• [Problem requirements] The lines of the records that include "into" should all be copied.
════════════════════
File: src/hdl/stick_level_quantizer_with_dash_macros.svh
// Assertion macros shared by the RTL files.
`ifndef STICK_LEVEL_QUANTIZER_WITH_DASH_MACROS_SVH
`define STICK_LEVEL_QUANTIZER_WITH_DASH_MACROS_SVH
`ifndef NO_ASSERTIONS
// Same-cycle implication, disabled during reset.
`define SLQD_ASSERT_NOW(label, ante, cons) \
  label: assert property (@(posedge clk) disable iff (rst) (ante) |-> (cons)) \
    else $error("slqd assertion failed");
// Next-cycle implication, disabled during reset.
`define SLQD_ASSERT_NEXT(label, ante, cons) \
  label: assert property (@(posedge clk) disable iff (rst) (ante) |=> (cons)) \
    else $error("slqd assertion failed");
`else
`define SLQD_ASSERT_NOW(label, ante, cons)
`define SLQD_ASSERT_NEXT(label, ante, cons)
`endif
`endif

File: src/hdl/slqd_pkg.sv
package slqd_pkg;

  localparam int SAMPLE_BITS = 10;
  localparam int ZONE_BITS   = 10;
  localparam int TICK_BITS   = 8;
  localparam int MS_BITS     = 12;
  localparam int TIMER_BITS  = 13;
  localparam int LEVEL_BITS  = 3;
  localparam int OUT_BITS    = 4;
  localparam int SUM_BITS    = 5;
  localparam int CFG_IDX_BITS  = 3;
  localparam int CFG_DATA_BITS = 12;
  // signed compare width: covers centre + dead zone and supply - zone
  localparam int CMP_BITS = ((SAMPLE_BITS > ZONE_BITS) ? SAMPLE_BITS : ZONE_BITS) + 2;

  localparam logic [LEVEL_BITS-1:0] LEVEL_EDGE   = 3'd5;
  localparam logic [LEVEL_BITS-1:0] LEVEL_MIDDLE = 3'd3;
  localparam logic [LEVEL_BITS-1:0] LEVEL_NEAR   = 3'd1;
  localparam logic [LEVEL_BITS-1:0] LEVEL_NONE   = 3'd0;
  localparam logic [SUM_BITS-1:0]   HIGH_SUM     = 5'd4;

  localparam logic [ZONE_BITS-1:0] DEAD_ZONE_RST   = 10'd100;
  localparam logic [ZONE_BITS-1:0] EDGE_ZONE_RST   = 10'd7;
  localparam logic [ZONE_BITS-1:0] MIDDLE_ZONE_RST = 10'd200;
  localparam logic [TICK_BITS-1:0] TICK_MS_RST     = 8'd12;
  localparam logic [MS_BITS-1:0]   TIME_CAP_RST    = 12'd4028;
  localparam logic [MS_BITS-1:0]   DASH_WINDOW_RST = 12'd300;
  localparam logic [MS_BITS-1:0]   DASH_MIN_RST    = 12'd10;

  typedef enum logic [CFG_IDX_BITS-1:0] {
    REG_DEAD_ZONE   = 3'd0,
    REG_EDGE_ZONE   = 3'd1,
    REG_MIDDLE_ZONE = 3'd2,
    REG_TICK_MS     = 3'd3,
    REG_TIME_CAP    = 3'd4,
    REG_DASH_WINDOW = 3'd5,
    REG_DASH_MIN    = 3'd6
  } reg_idx_t;

  typedef struct packed {
    logic [SAMPLE_BITS-1:0] supply_sample;
    logic [SAMPLE_BITS-1:0] x_sample;
    logic [SAMPLE_BITS-1:0] y_sample;
  } in_beat_t;

  typedef struct packed {
    logic [OUT_BITS-1:0] left_level;
    logic [OUT_BITS-1:0] right_level;
    logic [OUT_BITS-1:0] down_level;
    logic [OUT_BITS-1:0] up_level;
  } out_beat_t;

  typedef struct packed {
    logic [LEVEL_BITS-1:0] low;
    logic [LEVEL_BITS-1:0] high;
  } grade_t;

  // Grade one axis sample against supply v; centre is v/2.
  function automatic grade_t grade(input logic [SAMPLE_BITS-1:0] v,
                                   input logic [SAMPLE_BITS-1:0] a,
                                   input logic [ZONE_BITS-1:0] dz,
                                   input logic [ZONE_BITS-1:0] ez,
                                   input logic [ZONE_BITS-1:0] mz);
    logic signed [CMP_BITS-1:0] sv;
    logic signed [CMP_BITS-1:0] sa;
    logic signed [CMP_BITS-1:0] sc;
    logic signed [CMP_BITS-1:0] sdz;
    logic signed [CMP_BITS-1:0] sez;
    logic signed [CMP_BITS-1:0] smz;
    grade_t g;
    sv  = signed'({{(CMP_BITS-SAMPLE_BITS){1'b0}}, v});
    sa  = signed'({{(CMP_BITS-SAMPLE_BITS){1'b0}}, a});
    sdz = signed'({{(CMP_BITS-ZONE_BITS){1'b0}}, dz});
    sez = signed'({{(CMP_BITS-ZONE_BITS){1'b0}}, ez});
    smz = signed'({{(CMP_BITS-ZONE_BITS){1'b0}}, mz});
    sc  = sv >>> 1;
    if (sa < sez)            g.low = LEVEL_EDGE;
    else if (sa < smz)       g.low = LEVEL_MIDDLE;
    else if (sa < sc - sdz)  g.low = LEVEL_NEAR;
    else                     g.low = LEVEL_NONE;
    if (sv - sez < sa)       g.high = LEVEL_EDGE;
    else if (sv - smz < sa)  g.high = LEVEL_MIDDLE;
    else if (sc + sdz < sa)  g.high = LEVEL_NEAR;
    else                     g.high = LEVEL_NONE;
    return g;
  endfunction

  // Level to output field, doubled in dash.
  function automatic logic [OUT_BITS-1:0] scale(input logic [LEVEL_BITS-1:0] lvl,
                                                input logic dash);
    return dash ? {lvl, 1'b0} : {1'b0, lvl};
  endfunction

endpackage

File: src/hdl/stick_level_quantizer_with_dash.sv
// Stick level quantizer with dash. Each input beat carries a supply sample and the
// X/Y stick samples; each axis is graded against half the supply into a low-side and
// a high-side level (0, 1, 3 or 5) using the dead, middle and edge zones. Two
// saturating millisecond timers (X off centre, level sum below 4) decide when dash
// mode starts; in dash all four levels are doubled, and dash ends on the first beat
// whose sum is below 4. Exactly one result beat comes out per input beat, in order.
// A beat accepted into the input register is graded into the result register at the
// first edge at which the result register is empty or being drained; throughput is
// one beat per cycle while the output does not stall, set by the single grading and
// timer-update stage between the two registers. Configuration is through a plain
// write port (cfg_we, cfg_index, cfg_data) and must only be written while idle;
// unknown indexes are ignored.
`include "stick_level_quantizer_with_dash_macros.svh"

module stick_level_quantizer_with_dash (
  input  logic                                   clk,
  input  logic                                   rst,
  input  logic                                   cfg_we,
  input  logic [slqd_pkg::CFG_IDX_BITS-1:0]      cfg_index,
  input  logic [slqd_pkg::CFG_DATA_BITS-1:0]     cfg_data,
  input  logic                                   in_valid,
  output logic                                   in_ready,
  input  slqd_pkg::in_beat_t                     in_data,
  output logic                                   out_valid,
  input  logic                                   out_ready,
  output slqd_pkg::out_beat_t                    out_data
);

  // configuration registers
  logic [slqd_pkg::ZONE_BITS-1:0] dead_zone;
  logic [slqd_pkg::ZONE_BITS-1:0] edge_zone;
  logic [slqd_pkg::ZONE_BITS-1:0] middle_zone;
  logic [slqd_pkg::TICK_BITS-1:0] tick_ms;
  logic [slqd_pkg::MS_BITS-1:0]   time_cap_ms;
  logic [slqd_pkg::MS_BITS-1:0]   dash_window_ms;
  logic [slqd_pkg::MS_BITS-1:0]   dash_min_ms;

  always_ff @(posedge clk) begin
    if (rst) begin
      dead_zone      <= slqd_pkg::DEAD_ZONE_RST;
      edge_zone      <= slqd_pkg::EDGE_ZONE_RST;
      middle_zone    <= slqd_pkg::MIDDLE_ZONE_RST;
      tick_ms        <= slqd_pkg::TICK_MS_RST;
      time_cap_ms    <= slqd_pkg::TIME_CAP_RST;
      dash_window_ms <= slqd_pkg::DASH_WINDOW_RST;
      dash_min_ms    <= slqd_pkg::DASH_MIN_RST;
    end else if (cfg_we) begin
      case (cfg_index)
        slqd_pkg::REG_DEAD_ZONE:   dead_zone      <= cfg_data[slqd_pkg::ZONE_BITS-1:0];
        slqd_pkg::REG_EDGE_ZONE:   edge_zone      <= cfg_data[slqd_pkg::ZONE_BITS-1:0];
        slqd_pkg::REG_MIDDLE_ZONE: middle_zone    <= cfg_data[slqd_pkg::ZONE_BITS-1:0];
        slqd_pkg::REG_TICK_MS:     tick_ms        <= cfg_data[slqd_pkg::TICK_BITS-1:0];
        slqd_pkg::REG_TIME_CAP:    time_cap_ms    <= cfg_data[slqd_pkg::MS_BITS-1:0];
        slqd_pkg::REG_DASH_WINDOW: dash_window_ms <= cfg_data[slqd_pkg::MS_BITS-1:0];
        slqd_pkg::REG_DASH_MIN:    dash_min_ms    <= cfg_data[slqd_pkg::MS_BITS-1:0];
        default: ;
      endcase
    end
  end

  // input register stage
  logic               s1_valid;
  slqd_pkg::in_beat_t s1_data;
  logic               s1_advance;

  // s1 moves on whenever the result register is empty or being drained
  assign s1_advance = s1_valid && (!out_valid || out_ready);
  assign in_ready   = !s1_valid || s1_advance;

  always_ff @(posedge clk) begin
    if (rst) begin
      s1_valid <= 1'b0;
    end else if (in_ready) begin
      s1_valid <= in_valid;
    end
  end

  always_ff @(posedge clk) begin
    if (in_valid && in_ready) begin
      s1_data <= in_data;
    end
  end

  // grading and timer update, one beat per cycle while s1 advances
  slqd_pkg::grade_t gx;
  slqd_pkg::grade_t gy;
  logic [slqd_pkg::SUM_BITS-1:0]   level_sum;
  logic                            sum_high;
  logic                            x_centred;
  logic [slqd_pkg::TIMER_BITS-1:0] off_centre_time;
  logic [slqd_pkg::TIMER_BITS-1:0] off_centre_time_next;
  logic [slqd_pkg::TIMER_BITS-1:0] below_high_time;
  logic [slqd_pkg::TIMER_BITS-1:0] below_high_time_next;
  logic                            dash_active;
  logic                            dash_active_next;
  logic [slqd_pkg::TIMER_BITS-1:0] cap_ext;
  logic [slqd_pkg::TIMER_BITS-1:0] tick_ext;
  logic [slqd_pkg::TIMER_BITS-1:0] window_ext;
  logic [slqd_pkg::TIMER_BITS-1:0] min_ext;
  slqd_pkg::out_beat_t             result;

  assign cap_ext    = {1'b0, time_cap_ms};
  assign window_ext = {1'b0, dash_window_ms};
  assign min_ext    = {1'b0, dash_min_ms};
  assign tick_ext   = {{(slqd_pkg::TIMER_BITS-slqd_pkg::TICK_BITS){1'b0}}, tick_ms};

  always_comb begin
    gx = slqd_pkg::grade(s1_data.supply_sample, s1_data.x_sample,
                         dead_zone, edge_zone, middle_zone);
    gy = slqd_pkg::grade(s1_data.supply_sample, s1_data.y_sample,
                         dead_zone, edge_zone, middle_zone);
    level_sum = {2'b00, gx.low} + {2'b00, gx.high} + {2'b00, gy.low} + {2'b00, gy.high};
    sum_high  = (level_sum >= slqd_pkg::HIGH_SUM);
    x_centred = (gx.low == slqd_pkg::LEVEL_NONE) && (gx.high == slqd_pkg::LEVEL_NONE);

    // X off-centre timer: cleared when centred, stops counting once at or past the cap
    if (x_centred) begin
      off_centre_time_next = '0;
    end else if (off_centre_time < cap_ext) begin
      off_centre_time_next = off_centre_time + tick_ext;
    end else begin
      off_centre_time_next = off_centre_time;
    end

    // dash start looks at the updated X timer but the old below-4 timer
    if (sum_high) begin
      dash_active_next = dash_active ||
                         ((off_centre_time_next < window_ext) &&
                          (min_ext < below_high_time) &&
                          (below_high_time < window_ext));
      below_high_time_next = '0;
    end else begin
      dash_active_next = 1'b0;
      if (below_high_time < cap_ext) begin
        below_high_time_next = below_high_time + tick_ext;
      end else begin
        below_high_time_next = below_high_time;
      end
    end

    // dash_active_next is only ever high with a high sum
    result.left_level  = slqd_pkg::scale(gx.low,  dash_active_next);
    result.right_level = slqd_pkg::scale(gx.high, dash_active_next);
    result.down_level  = slqd_pkg::scale(gy.low,  dash_active_next);
    result.up_level    = slqd_pkg::scale(gy.high, dash_active_next);
  end

  always_ff @(posedge clk) begin
    if (rst) begin
      off_centre_time <= '0;
      below_high_time <= '0;
      dash_active     <= 1'b0;
    end else if (s1_advance) begin
      off_centre_time <= off_centre_time_next;
      below_high_time <= below_high_time_next;
      dash_active     <= dash_active_next;
    end
  end

  // result register
  always_ff @(posedge clk) begin
    if (rst) begin
      out_valid <= 1'b0;
    end else if (s1_advance) begin
      out_valid <= 1'b1;
    end else if (out_ready) begin
      out_valid <= 1'b0;
    end
  end

  always_ff @(posedge clk) begin
    if (s1_advance) begin
      out_data <= result;
    end
  end

  // checks
  `SLQD_ASSERT_NOW(a_ready_when_empty, !out_valid, in_ready)
  `SLQD_ASSERT_NEXT(a_dash_ends_low_sum, s1_advance && !sum_high, !dash_active)
  `SLQD_ASSERT_NEXT(a_below_clear_high_sum, s1_advance && sum_high, below_high_time == '0)
  `SLQD_ASSERT_NEXT(a_dash_levels_even, s1_advance && dash_active_next,
                    !out_data.left_level[0] && !out_data.right_level[0] &&
                    !out_data.down_level[0] && !out_data.up_level[0])

endmodule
════════════════════
• [Solved problem]
// X/Y stick samples; each axis is graded against half the supply into a low-side and
// A beat accepted into the input register is graded into the result register at the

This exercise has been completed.